Czy na to, że zbluzga, obrzuci go najgorszymi wyzwiskami, po czym chłodno porzuci? Że wyzna zdradę i po raz kolejny pokaże okropny temperament, którego tak się bał i który zawsze tak ogromnie go fascynował? Czy nareszcie zniechęci go do siebie? Raz, a dobrze? Czy tego po niej oczekiwał?
To też nie było TO.
Czego więc jeszcze od niej chciał? Oddał się innej, zdradził - wyrzekł się jej, tak jak i ona jego. Czy nie powinien po prostu odejść? Wszakże zrobił, co miał do zrobienia. Przyjechał do szpitala. Udzielił wszystkich potrzebnych informacji, czym zadziwił większość pielęgniarek. Podał kontakt do rodziny Izabeli. Zaopiekował się nawet jej bliskimi, udostępnił im mieszkanie. Dlaczego więc dzień w dzień od dwóch miesięcy powracał tutaj, pod salę numer 43? I jeszcze ten numer, ironia losu…
- Niech pan już idzie do domu, nie wygląda pan dobrze… - młoda pielęgniarka położyła mu rękę na ramieniu.
- Ja? Ja się czuję świetnie – Marek uśmiechnął się do niej blado. Po dłuższej chwili, wypełnionej wymowną ciszą, znów zabrał głos. – Niech mi pani powie prawdę, ona z tego wyjdzie? Są jakiekolwiek szanse, że się w końcu obudzi?
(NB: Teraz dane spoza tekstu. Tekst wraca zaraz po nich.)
Background: an optimization exercise with open tools, aiming at small area. Do not read the settings as production practice. Function was checked by simulation only, so behaviour that the tests miss may differ from the original.

==> flow/config.mk <==
export PLATFORM = sky130hd
export DESIGN_NAME = scs_core
export DESIGN_NICKNAME = scs_core
export VERILOG_FILES = /design/flow/design.v
export SDC_FILE = /design/flow/constraint.sdc
export NUM_CORES = 4
export LEC_CHECK = 0
export ABC_AREA = 1
export CAP_MARGIN = 20
export CORE_MARGIN = 2
export CORE_UTILIZATION = 40
export SLEW_MARGIN = 20
==> flow/constraint.sdc <==
create_clock -name core_clock -period 13.0 [get_ports {clk}]
set_input_delay 2.6000 -clock core_clock [delete_from_list [all_inputs] [get_ports {clk}]]
set_output_delay 2.6000 -clock core_clock [all_outputs]
set_load 0.01 [all_outputs]
From an optimization exercise on the open Yosys and OpenROAD flow, aimed at small area, a short achievable clock period and few clock cycles; shortcuts taken in it are not production practice.
No functional check of the RTL was part of any run shown here.
Power and IR drop assume default switching activity.

==> flow/design.v <==
module ssb_seqgen (
    input  wire        clk,
    input  wire        rst,           
    input  wire        start,
    input  wire [1:0]  op,
    input  wire [11:0] len,           
    input  wire [30:0] cinit,         
    input  wire [8:0]  nid1,          
    input  wire [1:0]  nid2,          
    input  wire [9:0]  ncell,         
    input  wire [5:0]  issb,          
    input  wire [6:0]  lmax,          
    input  wire        nhf,           
    output wire        ready,
    output wire        out_valid,
    output wire [31:0] out_data,
    input  wire        out_ready
);
    localparam [1:0] OP_PRSG = 2'd0, OP_PSS = 2'd1, OP_SSS = 2'd2, OP_DMRS = 2'd3;
    localparam [126:0] XS1 = 127'h7f54cee9637b5b2470be57344f143040;
    localparam [30:0] X1_S0    = 31'h00000001;
    localparam [30:0] X1_S32   = 31'h48000000;
    localparam [30:0] X1_S96   = 31'h12480000;
    localparam [30:0] X1_S352  = 31'h0812c800;
    localparam [30:0] X1_S1600 = 31'h5e485840;
    localparam [15:0] P_QPSK = 16'h2D41;   
    localparam [15:0] M_QPSK = 16'hD2BF;   
    reg         st_free;                  
    reg         st_start;                 
    reg         st_spend;                 
    reg         st_fb;                    
    reg         st_warm;                  
    reg         st_wa;                    
    reg         st_emit;                  
    reg  [1:0]  gop;
    reg  [30:0] x1, x2;
    reg  [11:0] rem;                      
    reg         seq_act, sss;
    reg  [6:0]  a0;                       
    reg  [6:0]  idx1;                     
    reg  [6:0]  scnt;
    reg         ovalid;
    reg  [31:0] odata;
    assign ready     = st_free;
    assign out_valid = ovalid;
    assign out_data  = odata;
    wire        op_prsg = (gop == OP_PRSG);
    wire        op_dmrs = (gop == OP_DMRS);
    wire        op_seq  = gop[0] ^ gop[1];
    wire p1_t0 = x1[1] ^ x1[4];
    wire p1_t1 = x1[2] ^ x1[5];
    wire x1_s0 = p1_t0;
    wire x1_s1 = p1_t1;
    wire x1_s2 = x1[3] ^ x1[6];
    wire x1_s3 = x1[4] ^ x1[7];
    wire x1_s4 = x1[5] ^ x1[8];
    wire x1_s5 = x1[6] ^ x1[9];
    wire x1_s6 = x1[7] ^ x1[10];
    wire x1_s7 = x1[8] ^ x1[11];
    wire x1_s8 = x1[9] ^ x1[12];
    wire x1_s9 = x1[10] ^ x1[13];
    wire x1_s10 = x1[11] ^ x1[14];
    wire x1_s11 = x1[12] ^ x1[15];
    wire x1_s12 = x1[13] ^ x1[16];
    wire x1_s13 = x1[14] ^ x1[17];
    wire x1_s14 = x1[15] ^ x1[18];
    wire x1_s15 = x1[16] ^ x1[19];
    wire x1_s16 = x1[17] ^ x1[20];
    wire x1_s17 = x1[18] ^ x1[21];
    wire x1_s18 = x1[19] ^ x1[22];
    wire x1_s19 = x1[20] ^ x1[23];
    wire x1_s20 = x1[21] ^ x1[24];
    wire x1_s21 = x1[22] ^ x1[25];
    wire x1_s22 = x1[23] ^ x1[26];
    wire x1_s23 = x1[24] ^ x1[27];
    wire x1_s24 = x1[25] ^ x1[28];
    wire x1_s25 = x1[26] ^ x1[29];
    wire x1_s26 = x1[27] ^ x1[30];
    wire x1_s27 = x1[0] ^ x1[3] ^ x1[28];
    wire x1_s28 = x1[29] ^ p1_t0;
    wire x1_s29 = x1[30] ^ p1_t1;
    wire x1_s30 = x1[0] ^ x1[6];
    wire x1_b63 = x1[1] ^ x1[7];
    wire p2_t0 = x2[1] ^ x2[2];
    wire p2_t1 = x2[3] ^ x2[5];
    wire p2_t2 = x2[26] ^ x2[27];
    wire p2_t3 = x2[28] ^ x2[29];
    wire p2_t4 = x2[0] ^ x2[30];
    wire p2_t5 = x2[4] ^ x2[6];
    wire p2_t6 = x2[7] ^ x2[8];
    wire p2_t7 = x2[9] ^ x2[10];
    wire p2_t8 = x2[11] ^ x2[12];
    wire p2_t9 = x2[13] ^ x2[14];
    wire p2_t10 = x2[15] ^ x2[16];
    wire p2_t11 = x2[17] ^ x2[18];
    wire p2_t12 = x2[19] ^ x2[20];
    wire p2_t13 = x2[21] ^ x2[22];
    wire p2_t14 = x2[23] ^ x2[24];
    wire p2_t15 = x2[3] ^ p2_t0;
    wire p2_t16 = x2[2] ^ p2_t1;
    wire p2_t17 = x2[6] ^ p2_t6;
    wire p2_t18 = x2[25] ^ p2_t14;
    wire p2_t19 = x2[25] ^ p2_t2;
    wire p2_t20 = x2[4] ^ p2_t4;
    wire x2_s0 = x2[4] ^ p2_t15;
    wire x2_s1 = x2[4] ^ p2_t16;
    wire x2_s2 = p2_t1 ^ p2_t5;
    wire x2_s3 = x2[5] ^ x2[7] ^ p2_t5;
    wire x2_s4 = x2[5] ^ p2_t17;
    wire x2_s5 = x2[9] ^ p2_t17;
    wire x2_s6 = p2_t6 ^ p2_t7;
    wire x2_s7 = x2[8] ^ x2[11] ^ p2_t7;
    wire x2_s8 = p2_t7 ^ p2_t8;
    wire x2_s9 = x2[10] ^ x2[13] ^ p2_t8;
    wire x2_s10 = p2_t8 ^ p2_t9;
    wire x2_s11 = x2[12] ^ x2[15] ^ p2_t9;
    wire x2_s12 = p2_t9 ^ p2_t10;
    wire x2_s13 = x2[14] ^ x2[17] ^ p2_t10;
    wire x2_s14 = p2_t10 ^ p2_t11;
    wire x2_s15 = x2[16] ^ x2[19] ^ p2_t11;
    wire x2_s16 = p2_t11 ^ p2_t12;
    wire x2_s17 = x2[18] ^ x2[21] ^ p2_t12;
    wire x2_s18 = p2_t12 ^ p2_t13;
    wire x2_s19 = x2[20] ^ x2[23] ^ p2_t13;
    wire x2_s20 = p2_t13 ^ p2_t14;
    wire x2_s21 = x2[22] ^ p2_t18;
    wire x2_s22 = x2[26] ^ p2_t18;
    wire x2_s23 = x2[24] ^ p2_t19;
    wire x2_s24 = x2[28] ^ p2_t19;
    wire x2_s25 = p2_t2 ^ p2_t3;
    wire x2_s26 = x2[27] ^ x2[30] ^ p2_t3;
    wire x2_s27 = p2_t3 ^ p2_t4 ^ p2_t15;
    wire x2_s28 = x2[29] ^ p2_t20;
    wire x2_s29 = p2_t4 ^ p2_t16;
    wire x2_s30 = x2[0] ^ x2[2] ^ p2_t5;
    wire x2_b63 = x2[1] ^ x2[7] ^ p2_t1;
    wire x2_j0 = x2[30] ^ p2_t0 ^ p2_t2;
    wire x2_j1 = x2[0] ^ x2[1] ^ x2[27] ^ x2[28];
    wire x2_j2 = p2_t0 ^ p2_t3;
    wire x2_j3 = x2[2] ^ x2[3] ^ x2[29] ^ x2[30];
    wire x2_j4 = p2_t0 ^ p2_t20;
    wire x2_j5 = x2[0] ^ x2[5];
    wire x2_j6 = x2[1] ^ x2[6];
    wire x2_j7 = x2[2] ^ x2[7];
    wire x2_j8 = x2[3] ^ x2[8];
    wire x2_j9 = x2[4] ^ x2[9];
    wire x2_j10 = x2[5] ^ x2[10];
    wire x2_j11 = x2[6] ^ x2[11];
    wire x2_j12 = x2[7] ^ x2[12];
    wire x2_j13 = x2[8] ^ x2[13];
    wire x2_j14 = x2[9] ^ x2[14];
    wire x2_j15 = x2[10] ^ x2[15];
    wire x2_j16 = x2[11] ^ x2[16];
    wire x2_j17 = x2[12] ^ x2[17];
    wire x2_j18 = x2[13] ^ x2[18];
    wire x2_j19 = x2[14] ^ x2[19];
    wire x2_j20 = x2[15] ^ x2[20];
    wire x2_j21 = x2[16] ^ x2[21];
    wire x2_j22 = x2[17] ^ x2[22];
    wire x2_j23 = x2[18] ^ x2[23];
    wire x2_j24 = x2[19] ^ x2[24];
    wire x2_j25 = x2[20] ^ x2[25];
    wire x2_j26 = x2[21] ^ x2[26];
    wire x2_j27 = x2[22] ^ x2[27];
    wire x2_j28 = x2[23] ^ x2[28];
    wire x2_j29 = x2[24] ^ x2[29];
    wire x2_j30 = x2[25] ^ x2[30];
    wire [30:0] x1_step = {x1_s30, x1_s29, x1_s28, x1_s27, x1_s26, x1_s25, x1_s24, x1_s23, x1_s22, x1_s21, x1_s20, x1_s19, x1_s18, x1_s17, x1_s16, x1_s15, x1_s14, x1_s13, x1_s12, x1_s11, x1_s10, x1_s9, x1_s8, x1_s7, x1_s6, x1_s5, x1_s4, x1_s3, x1_s2, x1_s1, x1_s0};
    wire [30:0] x2_step = {x2_s30, x2_s29, x2_s28, x2_s27, x2_s26, x2_s25, x2_s24, x2_s23, x2_s22, x2_s21, x2_s20, x2_s19, x2_s18, x2_s17, x2_s16, x2_s15, x2_s14, x2_s13, x2_s12, x2_s11, x2_s10, x2_s9, x2_s8, x2_s7, x2_s6, x2_s5, x2_s4, x2_s3, x2_s2, x2_s1, x2_s0};
    wire [30:0] x2_jump = {x2_j30, x2_j29, x2_j28, x2_j27, x2_j26, x2_j25, x2_j24, x2_j23, x2_j22, x2_j21, x2_j20, x2_j19, x2_j18, x2_j17, x2_j16, x2_j15, x2_j14, x2_j13, x2_j12, x2_j11, x2_j10, x2_j9, x2_j8, x2_j7, x2_j6, x2_j5, x2_j4, x2_j3, x2_j2, x2_j1, x2_j0};
    wire [31:0] cur = {x1[3] ^ x1[0] ^ x2[3] ^ x2[2] ^ x2[1] ^ x2[0], x1 ^ x2};
    wire        dmrs  = gop[0];
    wire        short = (rem[11:5] == 7'd0);
    reg  [31:0] prsg_word;
    integer k;
    always @* begin
        for (k = 0; k < 32; k = k + 1)
            prsg_word[k] = cur[k] & (!short || (rem[4:0] > k));
    end
    reg         qi, qq;
    integer p;
    always @* begin
        qi = 1'b0;
        qq = 1'b0;
        for (p = 0; p < 16; p = p + 1)
            if (rem[4:1] == ((16 - p) & 15)) begin
                qi = cur[2*p];
                qq = cur[2*p+1];
            end
    end
    wire [31:0] dmrs_word = {qq ? M_QPSK : P_QPSK, qi ? M_QPSK : P_QPSK};
    wire [31:0] gold_word = dmrs ? dmrs_word : prsg_word;
    wire        g_last    = dmrs ? (rem == 12'd2) : (short || rem == 12'd32);
    wire        g_adv     = !dmrs || (rem[4:0] == 5'd2);
    wire [9:0]  f_ncell = x1[20:11];
    wire [2:0]  f_issb  = x1[23:21];
    wire        f_nhf   = x1[24];
    wire        f_l4    = x1[25];
    wire [2:0]  ip      = f_l4 ? {f_nhf, f_issb[1:0]} : f_issb;
    wire [3:0]  ip1     = {1'b0, ip} + 4'd1;
    wire [7:0]  q1      = f_ncell[9:2] + 8'd1;
    wire [30:0] dmrs_a  = {9'd0, q1, 4'd0, ip1, 4'd0, f_ncell[1:0]};
    wire [3:0]  b_ip1   = x2[9:6];
    wire [7:0]  b_q1    = x2[21:14];
    wire [10:0] b_prod  = (b_ip1[0] ? {3'd0, b_q1} : 11'd0) +
                          (b_ip1[1] ? {2'd0, b_q1, 1'b0} : 11'd0) +
                          ((b_ip1[2] ? {1'b0, b_q1, 2'd0} : 11'd0) | (b_ip1[3] ? {b_q1, 3'd0} : 11'd0));
    wire [30:0] dmrs_b  = {9'd0, b_prod, 1'b0, x2[9:6], 4'd0, x2[1:0]};
    wire [8:0]  f_nid1 = x1[8:0];
    wire [1:0]  f_nid2 = x1[10:9];
    wire [1:0]  grp    = (f_nid1 >= 9'd224) ? 2'd2 : (f_nid1 >= 9'd112) ? 2'd1 : 2'd0;
    wire [8:0]  nid1m  = f_nid1 - 9'd112 * grp;
    reg  [6:0]  a0_init;
    always @* begin
        if (gop == OP_PSS) begin
            case (f_nid2)
                2'd0:    a0_init = 7'b0000001;
                2'd1:    a0_init = 7'b0001101;
                default: a0_init = 7'b1010100;
            endcase
        end else begin
            case ({grp, f_nid2})
                4'b0000: a0_init = 7'b1000000;
                4'b0001: a0_init = 7'b0010010;
                4'b0010: a0_init = 7'b0101100;
                4'b0100: a0_init = 7'b1111001;
                4'b0101: a0_init = 7'b0111011;
                4'b0110: a0_init = 7'b1100001;
                4'b1000: a0_init = 7'b1111111;
                4'b1001: a0_init = 7'b1100011;
                default: a0_init = 7'b0110111;
            endcase
        end
    end
    wire        slot      = !ovalid || out_ready;
    wire        seq_last  = (scnt == 7'd126);
    wire        seq_emit  = seq_act && slot;
    wire        seq_free  = !seq_act || (seq_emit && seq_last);
    wire        gold_emit = st_emit && !seq_act && slot;
    wire        gold_done = gold_emit && g_last;
    wire        seq_load  = (st_start || st_spend) && op_seq && seq_free;
    wire        warm_end  = st_warm && !st_wa && x1 == X1_S352;
    wire        seq_neg  = a0[0] ^ (sss & XS1[idx1]);
    wire [31:0] seq_word = {16'd0, seq_neg, 15'h4000};
    always @(posedge clk) begin
        if (rst) begin
            seq_act <= 1'b0;
        end else if (seq_load) begin
            seq_act <= 1'b1;
            sss     <= (gop == OP_SSS);
            a0      <= a0_init;
            idx1    <= nid1m[6:0];
            scnt    <= 7'd0;
        end else if (seq_emit) begin
            if (seq_last)
                seq_act <= 1'b0;
            a0   <= {a0[4] ^ a0[0], a0[6:1]};
            idx1 <= (idx1 == 7'd126) ? 7'd0 : idx1 + 7'd1;
            scnt <= scnt + 7'd1;
        end
    end
    wire        prsg_empty = (rem == 12'd0);
    always @(posedge clk) begin
        if (rst) begin
            st_free  <= 1'b1;
            st_start <= 1'b0;
            st_spend <= 1'b0;
            st_fb    <= 1'b0;
            st_warm  <= 1'b0;
            st_wa    <= 1'b0;
            st_emit  <= 1'b0;
        end else begin
            st_free  <= (st_free && !start) || (st_start && op_prsg && prsg_empty) ||
                        ((st_start || st_spend) && op_seq && seq_free) || gold_done;
            st_start <= st_free && start;
            st_spend <= (st_start || st_spend) && op_seq && !seq_free;
            st_fb    <= st_start && op_dmrs;
            st_warm  <= (st_start && op_prsg && !prsg_empty) || st_fb ||
                        (st_warm && !warm_end);
            st_wa    <= (st_start && op_prsg && !prsg_empty) || st_fb ||
                        (st_wa && x1 != X1_S96);
            st_emit  <= warm_end || (st_emit && !gold_done);
        end
    end
    wire        g_step = st_warm || (gold_emit && g_adv);
    always @(posedge clk) begin
        if (st_free) begin
            x1  <= {5'd0, lmax == 7'd4, nhf, issb[2:0], ncell, nid2, nid1};
            x2  <= cinit;
            rem <= len;
            gop <= op;
        end else if (st_start) begin
            if (op_dmrs) begin
                x2  <= dmrs_a;
                rem <= 12'd288;
            end else if (op_prsg) begin
                x1  <= X1_S32;
                x2  <= x2_jump;
            end
        end else if (st_fb) begin
            x1 <= X1_S0;
            x2 <= dmrs_b;
        end else if (g_step) begin
            x1 <= warm_end ? X1_S1600 : x1_step;
            x2 <= st_wa ? x2_jump : x2_step;
        end
        if (gold_emit)
            rem <= rem - (dmrs ? 12'd2 : 12'd32);
    end
    always @(posedge clk) begin
        if (rst)
            ovalid <= 1'b0;
        else
            ovalid <= seq_emit || gold_emit || (ovalid && !out_ready);
        if (seq_emit || gold_emit)
            odata <= seq_act ? seq_word : gold_word;
    end
endmodule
- Zawsze są jakieś szanse. Nie można tracić nadziei. Mieliśmy pacjenta, który w stanie śpiączki farmakologicznej utrzymywany był przez dwa lata, aż w końcu ciało ni stąd ni z owąd zaczęło przybierać na sile, szybko się regenerować… i ani się obejrzeliśmy, a już biegał po tym korytarzu! Nie można tracić nadziei…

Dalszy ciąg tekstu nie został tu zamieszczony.